DATA UNDER STUDY section start

$ cat src/rtl/pdn_fsm.sv
module pdn_fsm
  import pdn_pkg::*;
(
  input  logic       clk_i,
  input  logic       rst_ni,
  input  logic       pd_req_i,
  input  logic       wake_req_i,
  input  logic       done_i,
  output logic       load_o,
  output logic       load_settle_o,
  output logic       run_o,
  output logic       clk_en_o,
  output logic       pdout_no,
  output logic       busy_o,
  output pdn_state_e state_o
);
  pdn_state_e state_q, state_d;

  always_comb begin
    state_d = state_q;
    unique case (state_q)
      ST_RUN:    if (pd_req_i)   state_d = ST_GATE;
      ST_GATE:                   state_d = ST_WAIT;
      ST_WAIT:   if (done_i)     state_d = ST_DOWN;
      ST_DOWN:   if (wake_req_i) state_d = ST_RESUME;
      ST_RESUME: if (done_i)     state_d = ST_RUN;
      default:                   state_d = ST_RUN;
    endcase
  end

  always_ff @(posedge clk_i or negedge rst_ni) begin
    if (!rst_ni) state_q <= ST_RUN;
    else         state_q <= state_d;
  end

  always_comb begin
    load_settle_o = (state_q == ST_DOWN) && wake_req_i;
    load_o        = (state_q == ST_GATE) || load_settle_o;
    run_o         = (state_q == ST_WAIT) || (state_q == ST_RESUME);
    clk_en_o      = (state_q == ST_RUN);
    pdout_no      = (state_q != ST_DOWN);
    busy_o        = (state_q == ST_RUN) || (state_q == ST_GATE);
  end

  assign state_o = state_q;
endmodule

$ cat src/rtl/pdn_sequencer.sv
module pdn_sequencer
  import pdn_pkg::*;
#(
  parameter int         DATA_W      = 8,
  parameter logic [7:0] PD_CODE     = 8'hFD,
  parameter logic [7:0] WAKE_MASK   = 8'h03,
  parameter int         ENTRY_TICKS = 30,
  parameter int         XTAL_TICKS  = 75,
  parameter int         CLK_TICKS   = 3
) (
  input  logic              clk_i,
  input  logic              rst_ni,
  input  logic              tick_i,
  input  logic              cmd_we_i,
  input  logic [DATA_W-1:0] cmd_data_i,
  input  logic              ctl_we_i,
  input  logic [DATA_W-1:0] ctl_data_i,
  input  logic              sysex_pd_i,
  input  logic              xtal_mode_i,
  output logic              synth_clk_en_o,
  output logic              pdout_no,
  output logic [7:0]        status_o
);
  localparam int MAX_A  = (ENTRY_TICKS > XTAL_TICKS) ? ENTRY_TICKS : XTAL_TICKS;
  localparam int MAX_T  = (MAX_A > CLK_TICKS) ? MAX_A : CLK_TICKS;
  localparam int CNT_W  = $clog2(MAX_T + 1);
  localparam int PAD_W  = 8 - 1 - STATE_W;

  logic             pd_req, wake_req, done, load, load_settle, run, busy;
  logic [CNT_W-1:0] limit;
  pdn_state_e       state;

  pdn_cmd_dec #(
    .DATA_W(DATA_W), .PD_CODE(PD_CODE), .WAKE_MASK(WAKE_MASK)
  ) u_dec (
    .cmd_we_i  (cmd_we_i),
    .cmd_data_i(cmd_data_i),
    .ctl_we_i  (ctl_we_i),
    .ctl_data_i(ctl_data_i),
    .sysex_pd_i(sysex_pd_i),
    .pd_req_o  (pd_req),
    .wake_req_o(wake_req)
  );

  always_comb begin
    if (!load_settle)     limit = CNT_W'(ENTRY_TICKS);
    else if (xtal_mode_i) limit = CNT_W'(XTAL_TICKS);
    else                  limit = CNT_W'(CLK_TICKS);
  end

  pdn_timer #(.CNT_W(CNT_W)) u_tmr (
    .clk_i  (clk_i),
    .rst_ni (rst_ni),
    .load_i (load),
    .limit_i(limit),
    .run_i  (run),
    .tick_i (tick_i),
    .done_o (done)
  );

  pdn_fsm u_fsm (
    .clk_i        (clk_i),
    .rst_ni       (rst_ni),
    .pd_req_i     (pd_req),
    .wake_req_i   (wake_req),
    .done_i       (done),
    .load_o       (load),
    .load_settle_o(load_settle),
    .run_o        (run),
    .clk_en_o     (synth_clk_en_o),
    .pdout_no     (pdout_no),
    .busy_o       (busy),
    .state_o      (state)
  );

  assign status_o = {busy, {PAD_W{1'b0}}, state};
endmodule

DATA UNDER STUDY section end

REQUIRED WORK:
Nothing but a number belongs in the answer: the number of lines above that contain "else".

RESPONSE BOX:
3